▸ **Task to carry out**:
Every line of the entries below from the one containing "export DESIGN_NAME = rtc_snapshot" to the one containing "export SYNTH_HDL_FRONTEND = slang", both ends included, must be written out exactly. No other line belongs in the answer.

BEGIN Provided records

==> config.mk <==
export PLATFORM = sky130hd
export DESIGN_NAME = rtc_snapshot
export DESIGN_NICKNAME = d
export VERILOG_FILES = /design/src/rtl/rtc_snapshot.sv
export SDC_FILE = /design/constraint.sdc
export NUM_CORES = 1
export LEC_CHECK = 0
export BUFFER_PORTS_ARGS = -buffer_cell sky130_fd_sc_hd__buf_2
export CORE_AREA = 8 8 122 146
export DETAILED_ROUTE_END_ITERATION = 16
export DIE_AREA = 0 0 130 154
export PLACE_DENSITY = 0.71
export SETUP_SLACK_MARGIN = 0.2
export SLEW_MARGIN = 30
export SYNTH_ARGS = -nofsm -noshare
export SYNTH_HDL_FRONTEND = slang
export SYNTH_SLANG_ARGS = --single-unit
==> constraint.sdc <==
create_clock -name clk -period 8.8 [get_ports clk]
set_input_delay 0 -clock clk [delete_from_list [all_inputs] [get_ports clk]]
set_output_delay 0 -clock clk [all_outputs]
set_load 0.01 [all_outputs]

END Provided records

▸ **Task result**:
export DESIGN_NAME = rtc_snapshot
export DESIGN_NICKNAME = d
export VERILOG_FILES = /design/src/rtl/rtc_snapshot.sv
export SDC_FILE = /design/constraint.sdc
export NUM_CORES = 1
export LEC_CHECK = 0
export BUFFER_PORTS_ARGS = -buffer_cell sky130_fd_sc_hd__buf_2
export CORE_AREA = 8 8 122 146
export DETAILED_ROUTE_END_ITERATION = 16
export DIE_AREA = 0 0 130 154
export PLACE_DENSITY = 0.71
export SETUP_SLACK_MARGIN = 0.2
export SLEW_MARGIN = 30
export SYNTH_ARGS = -nofsm -noshare
export SYNTH_HDL_FRONTEND = slang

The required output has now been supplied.